* _REQUIREMENT_
The lines from the start of the data through the line containing "Clock buffer | 30 | 3.95" are to be reproduced exactly, both ends included.

[Saved entries]
• • • • • • •

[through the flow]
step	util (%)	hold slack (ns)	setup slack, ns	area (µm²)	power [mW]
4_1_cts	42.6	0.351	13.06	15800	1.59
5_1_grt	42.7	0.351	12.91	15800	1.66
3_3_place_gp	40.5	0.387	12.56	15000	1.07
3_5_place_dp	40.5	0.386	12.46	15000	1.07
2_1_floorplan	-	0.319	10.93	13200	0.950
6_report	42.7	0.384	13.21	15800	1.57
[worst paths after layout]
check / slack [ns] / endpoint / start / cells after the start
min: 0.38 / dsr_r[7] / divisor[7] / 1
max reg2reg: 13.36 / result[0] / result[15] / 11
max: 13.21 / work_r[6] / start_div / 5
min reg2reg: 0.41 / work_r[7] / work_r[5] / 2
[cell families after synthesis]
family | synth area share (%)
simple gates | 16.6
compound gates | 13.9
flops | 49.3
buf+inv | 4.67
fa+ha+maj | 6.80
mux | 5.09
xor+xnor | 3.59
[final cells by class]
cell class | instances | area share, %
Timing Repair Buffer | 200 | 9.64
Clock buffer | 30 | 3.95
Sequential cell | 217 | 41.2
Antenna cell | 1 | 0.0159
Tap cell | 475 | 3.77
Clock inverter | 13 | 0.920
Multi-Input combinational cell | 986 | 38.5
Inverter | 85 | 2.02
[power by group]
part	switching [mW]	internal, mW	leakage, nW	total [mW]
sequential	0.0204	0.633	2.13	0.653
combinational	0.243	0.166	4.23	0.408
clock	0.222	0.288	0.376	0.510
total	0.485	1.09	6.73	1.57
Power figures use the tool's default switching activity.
$ cat src/hdl/ftdtq_ctrl.sv
`timescale 1ns / 1ps
// ----------------------------------------------------------------------------
// ftdtq_ctrl
// Sequencer: accepts beats, walks the head of the queue on a tick.
// ----------------------------------------------------------------------------
module ftdtq_ctrl
  import ftdtq_pkg::*;
(
  input  logic       clk,
  input  logic       rst_n,
  input  logic       in_valid,
  input  logic       in_operation,
  output logic       in_stall,
  input  dp_status_t status,
  output dp_cmd_t    cmd,
  output state_t     state
);

  state_t state_r;
  state_t state_nxt;
  logic   accept;

  assign in_stall = !((state_r == ST_IDLE) && status.out_free);
  assign accept   = in_valid && !in_stall;
  assign state    = state_r;

  always_ff @(posedge clk) begin
    if (!rst_n) begin
      state_r <= ST_IDLE;
    end else begin
      state_r <= state_nxt;
    end
  end

  always_comb begin
    state_nxt = state_r;
    case (state_r)
      ST_IDLE: begin
        if (accept && (in_operation == OP_TICK) && !status.empty) begin
          state_nxt = ST_HEAD;
        end
      end
      ST_HEAD: begin
        if (status.out_free) begin
          if (!status.head_zero) begin
            state_nxt = ST_IDLE;
          end else if (status.last_one) begin
            state_nxt = ST_FLUSH;
          end else begin
            state_nxt = ST_NEXT;
          end
        end
      end
      ST_NEXT: begin
        if (status.out_free) begin
          if (!status.next_zero) begin
            state_nxt = ST_IDLE;
          end else if (status.last_one) begin
            state_nxt = ST_FLUSH;
          end
        end
      end
      ST_FLUSH: begin
        if (status.out_free) begin
          state_nxt = ST_IDLE;
        end
      end
      default: state_nxt = ST_IDLE;
    endcase
  end

  always_comb begin
    cmd = '0;
    case (state_r)
      ST_IDLE: begin
        cmd.ins       = accept && (in_operation == OP_INSERT);
        cmd.tick_idle = accept && (in_operation == OP_TICK) && status.empty;
        cmd.rd_head   = accept && (in_operation == OP_TICK) && !status.empty;
      end
      ST_HEAD:  cmd.head_step = status.out_free;
      ST_NEXT:  cmd.next_step = status.out_free;
      ST_FLUSH: cmd.flush     = status.out_free;
      default:  cmd = '0;
    endcase
  end

endmodule

$ cat src/hdl/ftdtq_dpath.sv
`timescale 1ns / 1ps
// ----------------------------------------------------------------------------
// ftdtq_dpath
// Queue storage, pointers, delay total and the registered result beat.
// ----------------------------------------------------------------------------
module ftdtq_dpath
  import ftdtq_pkg::*;
#(
  parameter int QUEUE_DEPTH = 8,
  parameter int MASK_BITS   = 8
) (
  input  logic                 clk,
  input  logic                 rst_n,
  input  dp_cmd_t              cmd,
  output dp_status_t           status,
  input  logic [MASK_BITS-1:0] in_switch_mask,
  input  logic                 cfg_valid,
  input  logic [TIMEOUT_W-1:0] cfg_timeout_ticks,
  output logic                 out_valid,
  input  logic                 out_stall,
  output logic [KIND_W-1:0]    out_result_kind,
  output logic [MASK_BITS-1:0] out_expired_mask,
  output logic                 out_last_result,
  output logic                 out_queue_busy
);

  localparam int SLOT_W = $clog2(QUEUE_DEPTH);
  localparam int OCC_W  = $clog2(QUEUE_DEPTH + 1);
  localparam int WORD_W = MASK_BITS + DELTA_W;
  localparam logic [SLOT_W-1:0] SLOT_LAST = SLOT_W'(QUEUE_DEPTH - 1);

  logic [TIMEOUT_W-1:0] timeout_r;
  logic [SLOT_W-1:0]    head_r, head_nxt, tail_r, tail_nxt;
  logic [OCC_W-1:0]     occ_r, occ_nxt, nz_r, nz_nxt;
  logic [DELTA_W-1:0]   total_r, total_nxt;
  logic [MASK_BITS-1:0] pend_r, pend_nxt;

  logic                 ov_r, ov_nxt;
  kind_t                kind_r, kind_nxt;
  logic [MASK_BITS-1:0] omask_r, omask_nxt;
  logic                 olast_r, olast_nxt;
  logic                 obusy_r, obusy_nxt;

  logic                 full;
  logic [SLOT_W-1:0]    head_inc, tail_inc;
  logic [DELTA_W-1:0]   new_delta, rd_delta, dec_delta, total_dec;
  logic [MASK_BITS-1:0] rd_mask;
  logic [WORD_W-1:0]    rd_word, wr_word;
  logic                 wr_en, rd_en;
  logic [SLOT_W-1:0]    wr_addr, rd_addr;
  logic                 emit;

  assign full      = (occ_r == OCC_W'(QUEUE_DEPTH));
  assign head_inc  = (head_r == SLOT_LAST) ? '0 : head_r + SLOT_W'(1);
  assign tail_inc  = (tail_r == SLOT_LAST) ? '0 : tail_r + SLOT_W'(1);
  assign new_delta = (timeout_r >= total_r) ? (timeout_r - total_r) : '0;
  assign rd_delta  = rd_word[DELTA_W-1:0];
  assign rd_mask   = rd_word[DELTA_W +: MASK_BITS];
  assign dec_delta = (rd_delta != '0) ? (rd_delta - DELTA_W'(1)) : '0;
  assign total_dec = (total_r != '0) ? (total_r - DELTA_W'(1)) : '0;

  assign status.empty     = (occ_r == '0);
  assign status.last_one  = (occ_r == OCC_W'(1));
  assign status.head_zero = (dec_delta == '0);
  assign status.next_zero = (rd_delta == '0);
  assign status.out_free  = !ov_r || !out_stall;

  assign wr_en   = (cmd.ins && !full) || (cmd.head_step && (dec_delta != '0));
  assign wr_addr = cmd.ins ? tail_r : head_r;
  assign wr_word = cmd.ins ? {in_switch_mask, new_delta} : {rd_mask, dec_delta};
  assign rd_en   = cmd.rd_head
                || (cmd.head_step && status.head_zero && !status.last_one)
                || (cmd.next_step && status.next_zero && !status.last_one);
  assign rd_addr = cmd.rd_head ? head_r : head_inc;

  ftdtq_ram #(
    .WIDTH (WORD_W),
    .DEPTH (QUEUE_DEPTH)
  ) u_ram (
    .clk     (clk),
    .wr_en   (wr_en),
    .wr_addr (wr_addr),
    .wr_data (wr_word),
    .rd_en   (rd_en),
    .rd_addr (rd_addr),
    .rd_data (rd_word)
  );

  always_comb begin
    head_nxt  = head_r;
    tail_nxt  = tail_r;
    occ_nxt   = occ_r;
    nz_nxt    = nz_r;
    total_nxt = total_r;
    pend_nxt  = pend_r;
    emit      = 1'b0;
    kind_nxt  = kind_r;
    omask_nxt = omask_r;
    olast_nxt = olast_r;
    obusy_nxt = obusy_r;

    if (cmd.ins) begin
      emit      = 1'b1;
      omask_nxt = '0;
      olast_nxt = 1'b1;
      obusy_nxt = 1'b1;
      if (full) begin
        kind_nxt = KIND_DROPPED;
      end else begin
        kind_nxt  = KIND_INSERTED;
        tail_nxt  = tail_inc;
        occ_nxt   = occ_r + OCC_W'(1);
        total_nxt = timeout_r;
        if (new_delta != '0) begin
          nz_nxt = nz_r + OCC_W'(1);
        end
      end
    end

    if (cmd.tick_idle) begin
      emit      = 1'b1;
      kind_nxt  = KIND_NO_EXPIRY;
      omask_nxt = '0;
      olast_nxt = 1'b1;
      obusy_nxt = 1'b0;
    end

    if (cmd.head_step) begin
      total_nxt = total_dec;
      if (rd_delta == DELTA_W'(1)) begin
        nz_nxt = nz_r - OCC_W'(1);
      end
      if (!status.head_zero) begin
        emit      = 1'b1;
        kind_nxt  = KIND_NO_EXPIRY;
        omask_nxt = '0;
        olast_nxt = 1'b1;
        obusy_nxt = 1'b1;
      end else begin
        pend_nxt = rd_mask;
        head_nxt = head_inc;
        occ_nxt  = occ_r - OCC_W'(1);
        if (status.last_one) begin
          total_nxt = '0;
        end
      end
    end

    if (cmd.next_step) begin
      emit      = 1'b1;
      kind_nxt  = KIND_EXPIRED;
      omask_nxt = pend_r;
      olast_nxt = !status.next_zero;
      obusy_nxt = (nz_r != '0);
      if (status.next_zero) begin
        pend_nxt = rd_mask;
        head_nxt = head_inc;
        occ_nxt  = occ_r - OCC_W'(1);
        if (status.last_one) begin
          total_nxt = '0;
        end
      end
    end

    if (cmd.flush) begin
      emit      = 1'b1;
      kind_nxt  = KIND_EXPIRED;
      omask_nxt = pend_r;
      olast_nxt = 1'b1;
      obusy_nxt = 1'b0;
    end

    if (emit) begin
      ov_nxt = 1'b1;
    end else if (!out_stall) begin
      ov_nxt = 1'b0;
    end else begin
      ov_nxt = ov_r;
    end
  end

  always_ff @(posedge clk) begin
    if (!rst_n) begin
      timeout_r <= TIMEOUT_RESET;
      head_r    <= '0;
      tail_r    <= '0;
      occ_r     <= '0;
      nz_r      <= '0;
      total_r   <= '0;
      ov_r      <= 1'b0;
    end else begin
      if (cfg_valid) begin
        timeout_r <= cfg_timeout_ticks;
      end
      head_r  <= head_nxt;
      tail_r  <= tail_nxt;
      occ_r   <= occ_nxt;
      nz_r    <= nz_nxt;
      total_r <= total_nxt;
      ov_r    <= ov_nxt;
    end
  end

  always_ff @(posedge clk) begin
    pend_r  <= pend_nxt;
    kind_r  <= kind_nxt;
    omask_r <= omask_nxt;
    olast_r <= olast_nxt;
    obusy_r <= obusy_nxt;
  end

  assign out_valid        = ov_r;
  assign out_result_kind  = kind_r;
  assign out_expired_mask = omask_r;
  assign out_last_result  = olast_r;
  assign out_queue_busy   = obusy_r;

endmodule

$ cat src/hdl/fixed_timeout_delta_timer_queue.sv
`timescale 1ns / 1ps
// An insert, or a tick on an empty queue, gives its beat in the cycle after acceptance.
// A tick on an occupied queue first reads and updates the head entry, then gives one beat
// per expired entry, paced by the single RAM read port and held while the output stalls.
// One insert per cycle if not stalled; a tick blocks input until its last beat is registered.
// Reset (synchronous, rst_n low): queue empty, delay total zero, timeout 6; RAM not cleared.
// ----------------------------------------------------------------------------
// fixed_timeout_delta_timer_queue
// Ring queue of switch masks that expire a fixed number of ticks after insertion.
// ----------------------------------------------------------------------------
module fixed_timeout_delta_timer_queue
  import ftdtq_pkg::*;
#(
  parameter int QUEUE_DEPTH = 8,
  parameter int MASK_BITS   = 8
) (
  input  logic                 clk,
  input  logic                 rst_n,
  input  logic                 in_valid,
  output logic                 in_stall,
  input  logic                 in_operation,
  input  logic [MASK_BITS-1:0] in_switch_mask,
  output logic                 out_valid,
  input  logic                 out_stall,
  output logic [KIND_W-1:0]    out_result_kind,
  output logic [MASK_BITS-1:0] out_expired_mask,
  output logic                 out_last_result,
  output logic                 out_queue_busy,
  input  logic                 cfg_valid,
  output logic                 cfg_ready,
  input  logic [TIMEOUT_W-1:0] cfg_timeout_ticks
);

  dp_cmd_t    cmd;
  dp_status_t status;
  state_t     state;

  assign cfg_ready = 1'b1;

  ftdtq_ctrl u_ctrl (
    .clk          (clk),
    .rst_n        (rst_n),
    .in_valid     (in_valid),
    .in_operation (in_operation),
    .in_stall     (in_stall),
    .status       (status),
    .cmd          (cmd),
    .state        (state)
  );

  ftdtq_dpath #(
    .QUEUE_DEPTH (QUEUE_DEPTH),
    .MASK_BITS   (MASK_BITS)
  ) u_dpath (
    .clk               (clk),
    .rst_n             (rst_n),
    .cmd               (cmd),
    .status            (status),
    .in_switch_mask    (in_switch_mask),
    .cfg_valid         (cfg_valid && cfg_ready),
    .cfg_timeout_ticks (cfg_timeout_ticks),
    .out_valid         (out_valid),
    .out_stall         (out_stall),
    .out_result_kind   (out_result_kind),
    .out_expired_mask  (out_expired_mask),
    .out_last_result   (out_last_result),
    .out_queue_busy    (out_queue_busy)
  );

  a_cmd_onehot: assert property (@(posedge clk) disable iff (!rst_n)
    $onehot0(cmd))
    else $error("more than one datapath command");

  a_walk_occupied: assert property (@(posedge clk) disable iff (!rst_n)
    (state == ST_HEAD || state == ST_NEXT) |-> !status.empty)
    else $error("head walk on an empty queue");

  a_flush_empty: assert property (@(posedge clk) disable iff (!rst_n)
    (state == ST_FLUSH) |-> status.empty)
    else $error("final expiry with entries left");

  a_busy_stall: assert property (@(posedge clk) disable iff (!rst_n)
    (state != ST_IDLE) |-> in_stall)
    else $error("input taken during a tick walk");

  a_emit_free: assert property (@(posedge clk) disable iff (!rst_n)
    (out_valid && out_stall) |-> (cmd.tick_idle == 1'b0 && cmd.flush == 1'b0
      && cmd.next_step == 1'b0 && cmd.ins == 1'b0))
    else $error("result issued over a held beat");

endmodule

• • • • • • •

* _RESULT FOR THIS EXERCISE_
[through the flow]
step	util (%)	hold slack (ns)	setup slack, ns	area (µm²)	power [mW]
4_1_cts	42.6	0.351	13.06	15800	1.59
5_1_grt	42.7	0.351	12.91	15800	1.66
3_3_place_gp	40.5	0.387	12.56	15000	1.07
3_5_place_dp	40.5	0.386	12.46	15000	1.07
2_1_floorplan	-	0.319	10.93	13200	0.950
6_report	42.7	0.384	13.21	15800	1.57
[worst paths after layout]
check / slack [ns] / endpoint / start / cells after the start
min: 0.38 / dsr_r[7] / divisor[7] / 1
max reg2reg: 13.36 / result[0] / result[15] / 11
max: 13.21 / work_r[6] / start_div / 5
min reg2reg: 0.41 / work_r[7] / work_r[5] / 2
[cell families after synthesis]
family | synth area share (%)
simple gates | 16.6
compound gates | 13.9
flops | 49.3
buf+inv | 4.67
fa+ha+maj | 6.80
mux | 5.09
xor+xnor | 3.59
[final cells by class]
cell class | instances | area share, %
Timing Repair Buffer | 200 | 9.64
Clock buffer | 30 | 3.95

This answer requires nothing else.